There’s been some buzz about the recent paper on the contagious tumor of Tasmanian devils.1 Clearly the thing is a ghastly disease that’s threatening the Devils with extinction — but from a technical viewpoint, the paper last year on a different transmissible tumor was much more interesting.
The other tumor I’m talking about is canine transmissible venereal tumor (CTVT), and the paper is:
Murgia, C., Pritchard, J. K., Kim, S. Y., Fassati, A., and Weiss, R. A. (2006). Clonal origin and evolution of a transmissible cancer. Cell 126, 477-487 .

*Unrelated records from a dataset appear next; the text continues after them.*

File: src/rtl/uart_pkg.sv
// Shared constants for the uart buffering stage: register map, status bit
// positions and the TX/RX sequencer state encodings.
package uart_pkg;

    localparam logic [1:0] REG_DATA   = 2'd0;
    localparam logic [1:0] REG_STATUS = 2'd1;
    localparam logic [1:0] REG_RXCNT  = 2'd2;
    localparam logic [1:0] REG_TXCNT  = 2'd3;

    localparam int ST_RX_NONEMPTY = 0;
    localparam int ST_TX_FULL     = 1;
    localparam int ST_TX_EMPTY    = 2;
    localparam int ST_OVERFLOW    = 3;
    localparam int ST_TX_ACTIVE   = 4;

    typedef enum logic [1:0] {
        TX_IDLE   = 2'd0,
        TX_STROBE = 2'd1,
        TX_WAITHI = 2'd2,
        TX_WAITLO = 2'd3
    } tx_state_t;

    typedef enum logic [1:0] {
        RX_IDLE    = 2'd0,
        RX_ACK     = 2'd1,
        RX_WAITCLR = 2'd2
    } rx_state_t;

endpackage

File: src/rtl/sync_fifo.sv
// Single-clock FIFO with wrap-bit pointers; a pop on a full FIFO frees the
// slot for a push in the same cycle, a pop on an empty FIFO is ignored.
module sync_fifo #(
    parameter int WIDTH      = 8,
    parameter int DEPTH_LOG2 = 4
) (
    input  logic                  sclk,
    input  logic                  reset,
    input  logic                  push,
    input  logic [WIDTH-1:0]      din,
    input  logic                  pop,
    output logic [WIDTH-1:0]      dout,
    output logic [DEPTH_LOG2:0]   count,
    output logic                  full,
    output logic                  empty
);
    localparam int DEPTH = 1 << DEPTH_LOG2;
    localparam int PW    = DEPTH_LOG2 + 1;
    localparam logic [DEPTH_LOG2:0] FULL_CNT = {1'b1, {DEPTH_LOG2{1'b0}}};

    logic [WIDTH-1:0]    mem [DEPTH];
    logic [DEPTH_LOG2:0] wr_ptr;
    logic [DEPTH_LOG2:0] rd_ptr;
    logic                do_push;
    logic                do_pop;

    assign count   = wr_ptr - rd_ptr;
    assign full    = (count == FULL_CNT);
    assign empty   = (count == '0);
    assign do_pop  = pop && !empty;
    assign do_push = push && (!full || do_pop);
    assign dout    = mem[rd_ptr[DEPTH_LOG2-1:0]];

    always_ff @(posedge sclk or negedge reset) begin
        if (!reset) begin
            wr_ptr <= '0;
            rd_ptr <= '0;
        end else begin
            if (do_push) wr_ptr <= wr_ptr + PW'(1);
            if (do_pop)  rd_ptr <= rd_ptr + PW'(1);
        end
    end

    // Storage needs no reset: pointers alone define what is valid.
    always_ff @(posedge sclk) begin
        if (do_push) mem[wr_ptr[DEPTH_LOG2-1:0]] <= din;
    end

endmodule

File: src/rtl/uart_buffer.sv
// CPU-facing TX/RX buffering in front of the uart byte handshake.
//   state      | meaning
//   TX_IDLE    | wait for a queued byte and busy_s low, then load u_data
//   TX_STROBE  | u_data settled; u_ss follows in the next cycle
//   TX_WAITHI  | wait for busy_s high, give up after BUSY_TIMEOUT cycles
//   TX_WAITLO  | wait for busy_s low
//   RX_IDLE    | wait for valid_s, capture/queue the byte
//   RX_ACK     | u_rr high for one cycle
//   RX_WAITCLR | wait for valid_s low before re-arming
module uart_buffer
    import uart_pkg::*;
#(
    parameter int DEPTH_LOG2   = 4,
    parameter int BUSY_TIMEOUT = 16
) (
    input  logic       sclk,
    input  logic       reset,
    input  logic [1:0] addr,
    input  logic       wr,
    input  logic       rd,
    input  logic [7:0] wdata,
    output logic [7:0] rdata,
    output logic       irq,
    output logic       u_ss,
    output logic [7:0] u_data,
    input  logic       u_busy,
    input  logic [7:0] u_rec_data,
    input  logic       u_rec_valid,
    output logic       u_rr
);
    localparam int TW = $clog2(BUSY_TIMEOUT + 1);

    logic busy_meta, busy_s, valid_meta, valid_s;

    logic                tx_push, tx_pop, tx_full, tx_empty;
    logic [7:0]          tx_dout;
    logic [DEPTH_LOG2:0] tx_count;
    logic                rx_push, rx_pop, rx_full, rx_empty;
    logic [7:0]          rx_dout;
    logic [DEPTH_LOG2:0] rx_count;

    tx_state_t   tx_state, tx_next;
    rx_state_t   rx_state, rx_next;
    logic [TW-1:0] tx_timer;
    logic        rx_capture, overflow, overflow_set, overflow_clr;
    logic [7:0]  status;

    always_ff @(posedge sclk or negedge reset) begin
        if (!reset) begin
            busy_meta  <= 1'b0;
            busy_s     <= 1'b0;
            valid_meta <= 1'b0;
            valid_s    <= 1'b0;
        end else begin
            busy_meta  <= u_busy;
            busy_s     <= busy_meta;
            valid_meta <= u_rec_valid;
            valid_s    <= valid_meta;
        end
    end

    assign tx_push = wr && (addr == REG_DATA);
    assign rx_pop  = rd && (addr == REG_DATA);
    assign rx_push = rx_capture;

    sync_fifo #(.WIDTH(8), .DEPTH_LOG2(DEPTH_LOG2)) u_tx_fifo (
        .sclk(sclk), .reset(reset), .push(tx_push), .din(wdata), .pop(tx_pop),
        .dout(tx_dout), .count(tx_count), .full(tx_full), .empty(tx_empty)
    );

    sync_fifo #(.WIDTH(8), .DEPTH_LOG2(DEPTH_LOG2)) u_rx_fifo (
        .sclk(sclk), .reset(reset), .push(rx_push), .din(u_rec_data), .pop(rx_pop),
        .dout(rx_dout), .count(rx_count), .full(rx_full), .empty(rx_empty)
    );

    always_comb begin
        tx_next = tx_state;
        tx_pop  = 1'b0;
        case (tx_state)
            TX_IDLE: begin
                if (!tx_empty && !busy_s) begin
                    tx_pop  = 1'b1;
                    tx_next = TX_STROBE;
                end
            end
            TX_STROBE: tx_next = TX_WAITHI;
            TX_WAITHI: begin
                if (busy_s)                tx_next = TX_WAITLO;
                else if (tx_timer == '0)   tx_next = TX_IDLE;
            end
            TX_WAITLO: if (!busy_s) tx_next = TX_IDLE;
            default:   tx_next = TX_IDLE;
        endcase
    end

    // u_ss is registered off STROBE so u_data is settled a full cycle before it.
    always_ff @(posedge sclk or negedge reset) begin
        if (!reset) begin
            tx_state <= TX_IDLE;
            tx_timer <= '0;
            u_data   <= 8'h00;
            u_ss     <= 1'b0;
        end else begin
            tx_state <= tx_next;
            u_ss     <= (tx_state == TX_STROBE);
            if (tx_pop) u_data <= tx_dout;
            if (tx_state == TX_STROBE)
                tx_timer <= TW'(BUSY_TIMEOUT - 1);
            else if (tx_state == TX_WAITHI && tx_timer != '0)
                tx_timer <= tx_timer - TW'(1);
        end
    end

    always_comb begin
        rx_next    = rx_state;
        rx_capture = 1'b0;
        case (rx_state)
            RX_IDLE: begin
                if (valid_s) begin
                    rx_capture = 1'b1;
                    rx_next    = RX_ACK;
                end
            end
            RX_ACK:     rx_next = RX_WAITCLR;
            RX_WAITCLR: if (!valid_s) rx_next = RX_IDLE;
            default:    rx_next = RX_IDLE;
        endcase
    end

    // A full RX FIFO still accepts the byte when the CPU pops in the same cycle.
    assign overflow_set = rx_capture && rx_full && !rx_pop;
    assign overflow_clr = wr && (addr == REG_STATUS) && wdata[ST_OVERFLOW];

    always_ff @(posedge sclk or negedge reset) begin
        if (!reset) begin
            rx_state <= RX_IDLE;
            u_rr     <= 1'b0;
            overflow <= 1'b0;
            irq      <= 1'b0;
        end else begin
            rx_state <= rx_next;
            u_rr     <= rx_capture;
            overflow <= overflow_set || (overflow && !overflow_clr);
            irq      <= !rx_empty || overflow;
        end
    end

    always_comb begin
        status                 = 8'h00;
        status[ST_RX_NONEMPTY] = !rx_empty;
        status[ST_TX_FULL]     = tx_full;
        status[ST_TX_EMPTY]    = tx_empty;
        status[ST_OVERFLOW]    = overflow;
        status[ST_TX_ACTIVE]   = (tx_state != TX_IDLE);
    end

    always_ff @(posedge sclk or negedge reset) begin
        if (!reset) begin
            rdata <= 8'h00;
        end else if (rd) begin
            case (addr)
                REG_DATA:   rdata <= rx_empty ? 8'h00 : rx_dout;
                REG_STATUS: rdata <= status;
                REG_RXCNT:  rdata <= 8'(rx_count);
                default:    rdata <= 8'(tx_count);
            endcase
        end
    end

endmodule
File: config.mk
export PLATFORM = sky130hd
export DESIGN_NAME = uart_buffer
export DESIGN_NICKNAME = d
export VERILOG_FILES = /design/src/rtl/uart_pkg.sv /design/src/rtl/sync_fifo.sv /design/src/rtl/uart_buffer.sv
export SDC_FILE = /design/constraint.sdc
export NUM_CORES = 1
export LEC_CHECK = 0
export CAP_MARGIN = 10
export CORE_AREA = 2 2 172 174
export CTS_CLUSTER_DIAMETER = 150
export DETAILED_ROUTE_END_ITERATION = 10
export DIE_AREA = 0 0 174 176
export GPL_TIMING_DRIVEN = 0
export SETUP_SLACK_MARGIN = 0.1
export SKIP_CTS_REPAIR_TIMING = 1
export SLEW_MARGIN = 15
export SYNTH_ARGS = -nofsm -noshare
export SYNTH_HDL_FRONTEND = slang
export SYNTH_SLANG_ARGS = --single-unit
File: constraint.sdc
create_clock -name sclk -period 8.9 [get_ports sclk]
set_input_delay 0.89 -clock sclk [delete_from_list [all_inputs] [get_ports sclk]]
set_output_delay 0.89 -clock sclk [all_outputs]
set_load 0.01 [all_outputs]
==> flow_summary.yaml, run 1 <==
critical_path:
  required_ns: 9.07
  path_max_fanout: 10
  worstSetupPathType: "flip-flop to flip-flop"
  crit_path_start_kind: "flip-flop"
  cp-end-kind: "flip-flop"
  arrival_ns: 4.31
  r2r-start: "u_rx_fifo.rd_ptr[2]"
  crit_start: "u_rx_fifo.rd_ptr[2]"
synthesis:
  synthSimpleGateAreaFrac: 0.0540
  syn-cell-area_um2: 12800
  ys_top_cells_by_area: "edfxtp_1, mux4_2, dfrtp_1"
  synth_cells: 670
  netlist_top_cells_count: "edfxtp_1, mux4_2, dfrtp_1"
  synth_fp_nets: 716
  syn_avg_cell_area_um2: 19.1
  synth_compound_area_frac: 0.0324
  synth_xor_area_frac: 0.0164
  seq_area_frac_synth: 0.703
  synth_top_area_share: 0.600
  synth_mux_area_frac: 0.151
  ys_ff_latch: 309
  synthAdderAreaFrac: 0.0227
  yosys_warnings: 0
  synth_most_common_cell: "edfxtp_1"
  synth_top_cell_by_area: "edfxtp_1"
  synth-edff-count: 256
  synthFlopType: "edfxtp_1"
  synth_top_family_by_area: "multiplexers"
  synthArstFlopShare: 0.172
  synth_cell_types: 58
final_layout:
  fillerInstances: 2332
  nNetsFinal: 792
  synthToLayoutAreaGrowth_pct: 14.8
  drive_gt1_frac: 0.213
  postLayoutCellArea_um2: 14700
  n_antenna_cell: 0
detailed_routing:
  drtAntennaViolNets: 0
  drc_errors: 0
  detailroute.via_count: 6433
  post_drt_via_cell_ratio: 5.57
  totalWireLength_um: 25800
  wl_per_cell_um: 22.3
  dr.pass1.iters: 5
  drtIter0Drc: 493
job:
  max_cap_violations: 0
pwr:
  irDropWorstVdd_uv: 172
  switchingPower_mw: 1.43
  seqPwrFrac: 0.399
  clkPwrFrac: 0.268
  power.leakage_nw: 5.06
  p_comb_frac: 0.333
  p_sw_frac: 0.311
  power.density_nw_per_um2: 314
  power.internal_mw: 3.18
outcome:
  outcome: "finished, final reports clean"
sta:
  max_freq_mhz: 241
  period_share: 0.465
  finalMaxSlewViolations: 0
  worstMarginPinSlew_ns: 1.04
  finalSetupTns_ns: 0
  hold_viol: 0
  clock-skew-final_ns: 0.00822
  rsz0062_at_grt: "no"
  setup_viol: 0
  finalCriticalPeriod_ns: 4.14
  slew_headroom: 0.300
placed_design:
  numPortBuffers: 41
  place_area_um2: 13700
  place_hpwl_um: 17600
  gp_congestion: 0.830
min_path:
  hold_class: "flip-flop to flip-flop"
  worstHoldStart: "busy_meta"
cts:
  clk_latency_ns: 0.54
  h-tree-depth: 1
  cts_buffer_depth: 3
  cts_num_sinks: 309
  cts_tree: "done"
  root_buffer: "clkbuf_16"
  path_clk_slew_ns: 0.06
  cts_buffers: 31
grt:
  overflow: 0
  grt_max_degree: 54
  antenna_found_initial: 0
  grt_pass1_vias: 6809
  grt_usage: 0.172
  grt_pass1_wl_um: 40000
floorplan:
  die_w_um: 174
  std_cell_rows: 62
  dieArea_um2: 30600
  start_util: 0.449
  core-area_um2: 28500
  die_h_um: 176
  io_pins: 43
-- placed cells by master, fill, tap and decap left out, types with 11 or more instances in the layout --
cell | Yosys | final
xor2_1 | 11 | 11
a21oi_1 | 16 | 15
clkdlybuf4s50_1 | 0 | 40
nand3_1 | 14 | 14
edfxtp_1 | 256 | 256
clkbuf_1 | 14 | 16
inv_1 | 20 | 20
and3_1 | 12 | 12
mux4_2 | 76 | 76
mux2_2 | 11 | 11
xnor2_1 | 13 | 13
dfrtp_1 | 53 | 53
nor2_1 | 15 | 15
ha_1 | 20 | 20
clkbuf_16 | 0 | 31
nand2_1 | 18 | 18
-- power by group through the flow --
stage               clock (mW)  combinational [mW]  sequential [mW]
floorplan                    0                1.09             1.85
global route              1.33                1.67             1.86
CTS                       1.27                1.56             1.84
finish                    1.24                1.54             1.84
global placement             0                1.51             1.86
detailed placement           0                1.55             1.87
-- stage by stage --
stage / setup WS (ns) / hold WS [ns] / cells / power, mW / utilization
2_1_floorplan: 5.33 / 0.331 / 670 / 2.94 / -
3_3_place_gp: 3.70 / 0.336 / 1095 / 3.37 / 0.480
3_5_place_dp: 4.77 / 0.342 / 1097 / 3.42 / 0.481
4_1_cts: 4.74 / 0.356 / 1154 / 4.66 / 0.515
5_1_grt: 4.59 / 0.356 / 1154 / 4.86 / 0.515
6_report: 4.76 / 0.353 / 1154 / 4.62 / 0.515
-- cell families (layout without fill, tap and decap cells) --
group / Yosys count / count (layout)
AOI/OAI and AO/OA: 55 / 55
and+or+nand+nor: 110 / 110
muxes: 96 / 96
adders and majority gates: 22 / 22
buffers and inverters: 54 / 154
DFF: 309 / 309
xor gates and xnor gates: 24 / 24
-- state kept, by name (all words and copies together) (netlist names), 2 cells and up --
name,count
u_data,8
u_tx_fifo.mem,128
tx_state,2
rx_state,2
u_rx_fifo.rd_ptr,5
u_tx_fifo.wr_ptr,5
tx_timer,5
u_rx_fifo.mem,128
u_tx_fifo.rd_ptr,5
rdata,8
u_rx_fifo.wr_ptr,5
-- area by class of cell --
class | count | area, µm² | area share
Sequential cell | 309 | 9010 | 0.613
Multi-Input combinational cell | 307 | 3560 | 0.242
Clock buffer | 33 | 783 | 0.0532
Clock inverter | 24 | 185 | 0.0126
Timing Repair Buffer | 43 | 424 | 0.0288
Tap cell | 384 | 480 | 0.0327
Buffer | 32 | 179 | 0.0122
Inverter | 22 | 82.6 | 0.00561
-- critical path, cell delays in order, from the launching register on --
cell and delay (ns):
dfrtp_1 0.46, buf_1 0.63, inv_1 0.23, ha_1 0.40, and3b_1 0.19, o21ai_0 0.42, a2111oi_4 0.20, a21boi_2 0.38
nor4bb_4 0.84
-- worst paths after layout --
| kind | end | slack [ns] | depth (start not counted) |
|---|---|---|---|
| worst max-delay path | u_rx_fifo.mem[0][6] | 4.76 | 8 |
| worst min-delay path | busy_s | 0.35 | 0 |
| worst max register to register | u_rx_fifo.mem[0][6] | 4.76 | 8 |
| worst min register to register | busy_s | 0.35 | 0 |
| max in group asynchronous | rx_state[1] | 8.01 | 1 |
| min in group asynchronous | u_data[3] | 0.38 | 1 |
-- per-layer routing --
metal | global-route usage | up-vias | share of wire
met5 | 0 | - | 0
met4 | 0.0476 | 0 | 0.026
met3 | 0.0284 | 40 | 0.043
met2 | 0.301 | 146 | 0.50
met1 | 0.224 | 3371 | 0.43
li1 | - | 2876 | -
Power figures use the tool's default switching activity.
==> run 2, diff against run 1 <==
clock period = 4.2 ns   (was 8.9 ns; I/O delays follow)
==> run 2 against run 1 <==
  * Wire length is 0.24% higher
  * Critical path depth is 2 higher
  * Global-route usage stayed put
  * Sequential share of layout area is 0.12 points lower
  * Clock-buffer cell count stayed put
  * Register-to-register slack worse by 4.4 ns
  * Hold slack worse by 0.022 ns
  * Flip-flop and latch count stayed put
  * Combinational power is 110% higher
  * Worst setup slack worse by 4.4 ns
  * Clock power is 110% higher
  * Critical path type unchanged
==> flow_summary.yaml, run 2 (synthesized netlist as in run 1, its figures left out) <==
detailed_routing:
  drc_errors: 0
  dr.pass1.iters: 5
  wl_per_cell_um: 22.3
  drtAntennaViolNets: 0
  totalWireLength_um: 25800
  post_drt_via_cell_ratio: 5.59
  drtIter0Drc: 531
  detailroute.via_count: 6465
final_layout:
  fillerInstances: 2329
  n_antenna_cell: 0
  final_cell_mix: "edfxtp_1, mux4_2, dfrtp_1"
  drive_gt1_frac: 0.217
  fin_util: 0.516
  synthToLayoutAreaGrowth_pct: 15.0
  final_common_cell: "edfxtp_1"
  nNetsFinal: 795
pwr:
  power.density_nw_per_um2: 664
  irDropWorstVdd_uv: 364
  finalPower_mw: 9.79
  power.leakage_nw: 5.08
cts:
  cts_buffer_depth: 3
  cts_tree: "done"
  cts_num_sinks: 309
  clk_latency_ns: 0.54
  h-tree-depth: 1
  path_clk_slew_ns: 0.06
  cts_buffers: 31
  root_buffer: "clkbuf_16"
grt:
  grt_pass1_wl_um: 40000
  met2_usage: 0.301
  antenna_found_initial: 0
  use_met3: 0.0284
  grt_max_degree: 54
  grt_use_met1: 0.224
  busiest_layer: "met2"
  grt_usage: 0.172
  grt_pass1_vias: 6809
  overflow: 0
floorplan:
  dieArea_um2: 30600
  die_h_um: 176
  io_pins: 43
  core-area_um2: 28500
  start_util: 0.449
  std_cell_rows: 62
  die_w_um: 174
critical_path:
  required_ns: 4.37
  crit_path_start_kind: "flip-flop"
  path_cells: "clkbuf_1 > clkbuf_4 > inv_1 > ha_1 > and3b_1 > o21ai_0 > a2111oi_4 > a21boi_2 > buf_6 > and4b_1"
  cp-end-kind: "flip-flop"
  path_max_fanout: 10
  cpMaxStageDelayCell: "and4b_1"
  worstSetupPathType: "flip-flop to flip-flop"
  worst-path-buf-inv: 4
  arrival_ns: 4.04
  max_stage_delay_ns: 0.61
  critPathTopFamily: "buffers and inverters"
min_path:
  hold_class: "primary input to flip-flop"
sta:
  finalMaxSlewViolations: 0
  rsz0062_at_grt: "no"
  hold_viol: 0
  finalSetupTns_ns: 0
  clock-skew-final_ns: 0.00819
  period_share: 0.920
  final.setup.worst_slack_ns: 0.335
  worstMarginPinSlew_ns: 1.04
  finalCriticalPeriod_ns: 3.87
  setup_viol: 0
  slew_headroom: 0.300
  max_freq_mhz: 259
placed_design:
  numPortBuffers: 41
  place_ws_ns: 0.0736
  place_hpwl_um: 17600
  gp_congestion: 0.830
outcome:
  outcome: "finished, final reports clean"
job:
  max_cap_violations: 0
-- run 2: cell count changes in the layout (fill, tap and decap cells not counted), sizes merged --
cell	previous run	this run
dlygate4sd3	0	1
clkbuf	47	49
-- run 2: worst register-to-register path: stages (launching register included) --
cell and delay [ns]:
dfrtp_1 0.37, clkbuf_1 0.32, clkbuf_4 0.35, inv_1 0.16, ha_1 0.31, and3b_1 0.19
o21ai_0 0.42, a2111oi_4 0.20, a21boi_2 0.38, buf_6 0.19, and4b_1 0.61
-- run 2: routing by layer --
metal  wire length [µm]  vias up
li1                   -     2878
met1              11000     3392
met2              13000      154
met3               1140       41
met4                650        0
met5                  0        -
-- run 2: final cells by class --
class | count | area, µm² | area share
Inverter | 22 | 82.6 | 0.00560
Timing Repair Buffer | 46 | 449 | 0.0305
Clock buffer | 33 | 783 | 0.0531
Tap cell | 384 | 480 | 0.0326
Sequential cell | 309 | 9010 | 0.611
Multi-Input combinational cell | 307 | 3560 | 0.242
Buffer | 32 | 184 | 0.0125
Clock inverter | 24 | 185 | 0.0126
-- run 2: power by group --
group	internal (mW)	switching, mW
combinational	1.57	1.69
clock	1.52	1.10
sequential	3.66	0.245
total	6.75	3.04
-- run 2: path summary, 6_finish.rpt --
path / from / end / slack, ns / cells after the start
min: u_rec_valid / valid_meta / 0.33 / 1
min in group asynchronous: reset / u_data[3] / 0.46 / 2
max reg2reg: u_rx_fifo.rd_ptr[1] / u_rx_fifo.mem[6][5] / 0.33 / 10
min reg2reg: busy_meta / busy_s / 0.35 / 0
max in group asynchronous: reset / rx_state[1] / 3.23 / 2
max: u_rx_fifo.rd_ptr[1] / u_rx_fifo.mem[6][5] / 0.33 / 10
-- run 2: per-stage QoR --
| stage | hold slack [ns] | instance area [µm²] | cells |
|---|---|---|---|
| after global placement | 0.336 | 13700 | 1095 |
| after detailed placement | 0.342 | 13700 | 1097 |
| after floorplan | 0.124 | 12800 | 670 |
| after global routing | 0.317 | 14700 | 1157 |
| after CTS | -0.0675 | 14700 | 1154 |
| final | 0.331 | 14700 | 1157 |
==> run 3, diff against run 2 <==
CTS_CLUSTER_DIAMETER = default   (was 150)
SYNTH_HIERARCHICAL = 1   (was default)
==> run 3 against run 2 <==
  * First-iteration DRC count decreased by 8.1%
  * Hold slack got worse by 0.39 ns
  * Final cell count grew 3.9%
  * Wire length rose by 3.8%
  * The run now ends with hold timing left
  * Clock power increased by 9.9%
  * Largest power group unchanged
  * Clock skew increased by 0.025 ns
  * Synthesized cell count rose by 6.0%
  * Die area unchanged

Most people haven’t heard of CTVT. (I had, but then I’m a veterinarian originally.) It’s just what it sounds like from the name: A sexually-transmitted cancer that spreads between dogs. (And it does seem to be a pure cancer, not a virus that causes cancer.) Until the Tasmanian Devil contagious tumor, that made CTVT essentially unique; no other tumors are known to be transmissible. (Actually, the Tasmanian Devil paper cites a tumor of Syrian hamsters2 that is apparently transmissible — but I’d never heard of that before, and I’m not clear that it still exists or if it has died out in the past 40 years.)
It turns out that the Tasmanian Devil tumor apparently can spread because it is essentially a self graft. Apparently Devils are highly inbred, and show very little polymorphism at the major histocompatibility complex (MHC) region. As I’ve been pointing out (ad nauseum) lately (see here and the links therein) this is really unusual, as in most vertebrates the MHC region is normally by far the most diverse region of the genome. The MHC region is important in graft rejection — duh, that’s what “histocompatibility” means. Essentially, then, it seems that the Devil tumor can “take” on virtually any other Devil, because it’s recognized as “self” MHC. 3 This is interesting, of course, but there’s nothing surprising about it. Endangered species are commonly inbred — inbred animals lack variation at the MHC4 — and matching MHC allows grafts to take. This is all known.
The canine tumor story is very different. This tumor does not match the recipient dogs’ MHC. The same tumor can infect unrelated dogs, with virtually any MHC; Murgia et al looked at tumor-bearing dogs from around the world (“None of the host dogs showed close relatedness to any of the others, consistent with the fact that they came from three locations in Europe, Asia, and Africa and were mongrels”), and they all carried the same tumor. So why is CTVT not rejected as an allograft?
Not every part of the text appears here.